Tim Peters, a prominent advocate of Helping Hands Korea said: “Such a downgrade is richly deserved in my view. There has been a virtually lawless environment in China’s three northeast provinces adjacent to the DPRK [North Korea] with respect to widespread sex trafficking of North Korean women. Hundreds of thousands of women border-crossers have been funneled into ‘red light’ districts but especially into illegal ‘brides for sale’ networks.”

In a televised speech, US Secretary of State Rex Tillerson pointed out the United States’ concerns over forced labor, forced begging and sex trafficking in China and forced labor involving North Korean migrants whose salaries go directly to a North Korean government that is hard pressed for cash due to international sanctions.
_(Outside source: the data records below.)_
## src/rtl/dkat_pkg.sv

```systemverilog
package dkat_pkg;

	localparam int MAX_ENTRIES_DEF = 64;

	localparam int DAY_W     = 5;
	localparam int MONTH_W   = 4;
	localparam int YEAR_W    = 12;
	localparam int HOURS_W   = 8;
	localparam int KEY_W     = 21;
	localparam int TOTAL_W   = 16;
	localparam int ECOUNT_W  = 7;
	localparam int STATUS_W  = 3;

	localparam int MONTH_MULT = 31;
	localparam int MONTHS     = 12;
	localparam int YEAR_MULT  = MONTH_MULT * MONTHS;

	localparam logic [TOTAL_W-1:0] TOTAL_MAX = '1;

	localparam logic REQ_ADD    = 1'b0;
	localparam logic REQ_SEARCH = 1'b1;

	localparam logic [STATUS_W-1:0] STAT_MERGED  = 3'd0;
	localparam logic [STATUS_W-1:0] STAT_APPEND  = 3'd1;
	localparam logic [STATUS_W-1:0] STAT_FULL    = 3'd2;
	localparam logic [STATUS_W-1:0] STAT_HIT     = 3'd3;
	localparam logic [STATUS_W-1:0] STAT_MISS    = 3'd4;

	typedef struct packed {
		logic               just;
		logic [TOTAL_W-1:0] hours;
		logic [KEY_W-1:0]   key;
	} rec_t;

	typedef enum logic [2:0] {
		ST_IDLE   = 3'b001,
		ST_SCAN   = 3'b010,
		ST_FINISH = 3'b100
	} state_t;

	function automatic logic [KEY_W-1:0] date_key(
		input logic [DAY_W-1:0]   d,
		input logic [MONTH_W-1:0] m,
		input logic [YEAR_W-1:0]  y
	);
		logic [KEY_W-1:0] mk;
		logic [KEY_W-1:0] yk;
		mk = KEY_W'(m) * KEY_W'(MONTH_MULT);
		yk = KEY_W'(y) * KEY_W'(YEAR_MULT);
		return KEY_W'(d) + mk + yk;
	endfunction

endpackage

```

## src/rtl/dkat_ram.sv

```systemverilog
module dkat_ram #(
	parameter int WIDTH = 38,
	parameter int DEPTH = 64,
	localparam int AW = (DEPTH > 1) ? $clog2(DEPTH) : 1
) (
	input  logic             clk,
	input  logic             we,
	input  logic [AW-1:0]    waddr,
	input  logic [WIDTH-1:0] wdata,
	input  logic             re,
	input  logic [AW-1:0]    raddr,
	output logic [WIDTH-1:0] rdata
);

	logic [WIDTH-1:0] mem [DEPTH];

	always_ff @(posedge clk) begin
		if (we) begin
			mem[waddr] <= wdata;
		end
		if (re) begin
			rdata <= mem[raddr];
		end
	end

endmodule

```

## src/rtl/date_keyed_accumulate_table.sv

```systemverilog
// The result is valid once the key scan ends: the scan stops early on a hit,
// and an empty table skips the scan and goes straight to the result.
// One request at a time: the next request is taken only after the result is issued,
// held back by the key scan through the single read port of the
// record memory, one stored key per cycle, plus any result stall.
// Reset: arst_n clears the record count and control at once; memory contents
// are left as they are and only entries below the count are ever read.
module date_keyed_accumulate_table #(
	parameter int MAX_ENTRIES = dkat_pkg::MAX_ENTRIES_DEF,
	localparam int AW = (MAX_ENTRIES > 1) ? $clog2(MAX_ENTRIES) : 1,
	localparam int CW = $clog2(MAX_ENTRIES + 1)
) (
	input  logic        clk,
	input  logic        arst_n,
	input  logic        s_tvalid,
	output logic        s_tready,
	input  logic [31:0] s_tdata,   // day, month, year, hours, justified, zero pad
	input  logic        s_tuser,   // req_type
	output logic        m_tvalid,
	input  logic        m_tready,
	output logic [23:0] m_tdata,   // hours_total, justified_out, entry_count
	output logic [2:0]  m_tuser    // status
);

	localparam int RW = $bits(dkat_pkg::rec_t);

	dkat_pkg::state_t state_q;

	logic [CW-1:0] count_q;
	logic [CW-1:0] issue_idx_q;
	logic [CW-1:0] cmp_idx_s1;
	logic          rd_vld_s1;

	logic                          req_q;
	logic [dkat_pkg::KEY_W-1:0]    key_q;
	logic [dkat_pkg::HOURS_W-1:0]  hours_q;
	logic                          just_q;
	logic                          hit_q;
	logic [AW-1:0]                 at_q;
	dkat_pkg::rec_t                hit_rec_q;

	logic                              m_tvalid_q;
	logic [dkat_pkg::STATUS_W-1:0]     out_status_q;
	logic [dkat_pkg::TOTAL_W-1:0]      out_total_q;
	logic                              out_just_q;
	logic [dkat_pkg::ECOUNT_W-1:0]     out_count_q;

	logic           rd_en;
	logic [RW-1:0]  rd_raw;
	dkat_pkg::rec_t rd_rec;
	logic           key_match;
	logic           scan_last;
	logic           scan_done;

	logic           wr_en;
	logic [AW-1:0]  wr_addr;
	dkat_pkg::rec_t wr_rec;

	logic                          out_free;
	logic [dkat_pkg::TOTAL_W:0]    sum_full;
	logic [dkat_pkg::TOTAL_W-1:0]  sum_sat;
	logic                          table_full;
	logic [dkat_pkg::STATUS_W-1:0] fin_status;
	logic [dkat_pkg::TOTAL_W-1:0]  fin_total;
	logic                          fin_just;
	logic [CW-1:0]                 fin_count;

	assign s_tready = (state_q == dkat_pkg::ST_IDLE);
	assign m_tvalid = m_tvalid_q;
	assign m_tuser  = out_status_q;
	assign m_tdata  = {out_count_q, out_just_q, out_total_q};

	assign rd_rec    = dkat_pkg::rec_t'(rd_raw);
	assign key_match = rd_vld_s1 && (rd_rec.key == key_q);
	assign scan_last = rd_vld_s1 && (CW'(cmp_idx_s1 + 1'b1) == count_q);
	assign scan_done = key_match || scan_last;
	assign rd_en     = (state_q == dkat_pkg::ST_SCAN) && !scan_done && (issue_idx_q < count_q);

	assign out_free   = !m_tvalid_q || m_tready;
	assign table_full = (count_q == CW'(MAX_ENTRIES));
	assign sum_full   = {1'b0, hit_rec_q.hours} + (dkat_pkg::TOTAL_W + 1)'(hours_q);
	assign sum_sat    = sum_full[dkat_pkg::TOTAL_W] ? dkat_pkg::TOTAL_MAX
	                                                : sum_full[dkat_pkg::TOTAL_W-1:0];

	always_comb begin
		wr_en      = 1'b0;
		wr_addr    = at_q;
		wr_rec     = hit_rec_q;
		fin_count  = count_q;
		fin_status = dkat_pkg::STAT_MISS;
		fin_total  = '0;
		fin_just   = 1'b0;
		priority if (req_q == dkat_pkg::REQ_SEARCH) begin
			if (hit_q) begin
				fin_status = dkat_pkg::STAT_HIT;
				fin_total  = hit_rec_q.hours;
				fin_just   = hit_rec_q.just;
			end
		end else if (hit_q) begin
			fin_status   = dkat_pkg::STAT_MERGED;
			wr_rec.hours = sum_sat;
			wr_rec.just  = hit_rec_q.just | just_q;
			fin_total    = sum_sat;
			fin_just     = hit_rec_q.just | just_q;
			wr_en        = 1'b1;
		end else if (table_full) begin
			fin_status = dkat_pkg::STAT_FULL;
		end else begin
			fin_status   = dkat_pkg::STAT_APPEND;
			wr_addr      = count_q[AW-1:0];
			wr_rec.key   = key_q;
			wr_rec.hours = dkat_pkg::TOTAL_W'(hours_q);
			wr_rec.just  = just_q;
			fin_total    = dkat_pkg::TOTAL_W'(hours_q);
			fin_just     = just_q;
			fin_count    = CW'(count_q + 1'b1);
			wr_en        = 1'b1;
		end
	end

	dkat_ram #(
		.WIDTH(RW),
		.DEPTH(MAX_ENTRIES)
	) u_ram (
		.clk  (clk),
		.we   (wr_en && (state_q == dkat_pkg::ST_FINISH) && out_free),
		.waddr(wr_addr),
		.wdata(wr_rec),
		.re   (rd_en),
		.raddr(issue_idx_q[AW-1:0]),
		.rdata(rd_raw)
	);

	always_ff @(posedge clk or negedge arst_n) begin
		if (!arst_n) begin
			state_q     <= dkat_pkg::ST_IDLE;
			count_q     <= '0;
			issue_idx_q <= '0;
			rd_vld_s1   <= 1'b0;
			m_tvalid_q  <= 1'b0;
		end else begin
			rd_vld_s1 <= rd_en;
			if (state_q == dkat_pkg::ST_FINISH && out_free) begin
				m_tvalid_q <= 1'b1;
			end else if (m_tready) begin
				m_tvalid_q <= 1'b0;
			end
			unique case (state_q)
				dkat_pkg::ST_IDLE: begin
					issue_idx_q <= '0;
					if (s_tvalid) begin
						state_q <= (count_q == '0) ? dkat_pkg::ST_FINISH : dkat_pkg::ST_SCAN;
					end
				end
				dkat_pkg::ST_SCAN: begin
					if (rd_en) begin
						issue_idx_q <= CW'(issue_idx_q + 1'b1);
					end
					if (scan_done) begin
						state_q <= dkat_pkg::ST_FINISH;
					end
				end
				dkat_pkg::ST_FINISH: begin
					if (out_free) begin
						count_q <= fin_count;
						state_q <= dkat_pkg::ST_IDLE;
					end
				end
				default: begin
					state_q <= dkat_pkg::ST_IDLE;
				end
			endcase
		end
	end

	always_ff @(posedge clk) begin
		cmp_idx_s1 <= issue_idx_q;
		if (state_q == dkat_pkg::ST_IDLE && s_tvalid) begin
			req_q   <= s_tuser;
			key_q   <= dkat_pkg::date_key(s_tdata[4:0], s_tdata[8:5], s_tdata[20:9]);
			hours_q <= s_tdata[28:21];
			just_q  <= s_tdata[29];
			hit_q   <= 1'b0;
		end
		if (state_q == dkat_pkg::ST_SCAN && scan_done) begin
			hit_q     <= key_match;
			at_q      <= cmp_idx_s1[AW-1:0];
			hit_rec_q <= rd_rec;
		end
		if (state_q == dkat_pkg::ST_FINISH && out_free) begin
			out_status_q <= fin_status;
			out_total_q  <= fin_total;
			out_just_q   <= fin_just;
			out_count_q  <= dkat_pkg::ECOUNT_W'(fin_count);
		end
	end

`ifndef ASSERT_OFF
	a_count_bound: assert property (@(posedge clk) disable iff (!arst_n)
		count_q <= CW'(MAX_ENTRIES))
		else $error("record count above table size");

	a_count_append: assert property (@(posedge clk) disable iff (!arst_n)
		count_q != $past(count_q) |-> m_tvalid && m_tuser == dkat_pkg::STAT_APPEND)
		else $error("record count moved without an append result");

	a_scan_index: assert property (@(posedge clk) disable iff (!arst_n)
		(state_q == dkat_pkg::ST_SCAN && rd_vld_s1) |-> cmp_idx_s1 < count_q)
		else $error("scan compared an entry beyond the record count");

	a_full_drop: assert property (@(posedge clk) disable iff (!arst_n)
		(m_tvalid && m_tuser == dkat_pkg::STAT_FULL) |-> count_q == CW'(MAX_ENTRIES))
		else $error("full reported with room left");
`endif

endmodule
```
The report called on China to stop forcibly repatriating North Koreans back to North Korea “without screening them for indicators of trafficking” and instead offer them humanitarian assistance and legal alternatives. According to several frontline groups, North Koreans who are sent back to the isolated state face forced labor and execution.

However, in past years, a secretive network of operators who rescue North Koreans who have fled into mainland China has helped take them safely along the 3,000-mile long “underground railroad” to a third country like South Korea where they get automatic citizenship.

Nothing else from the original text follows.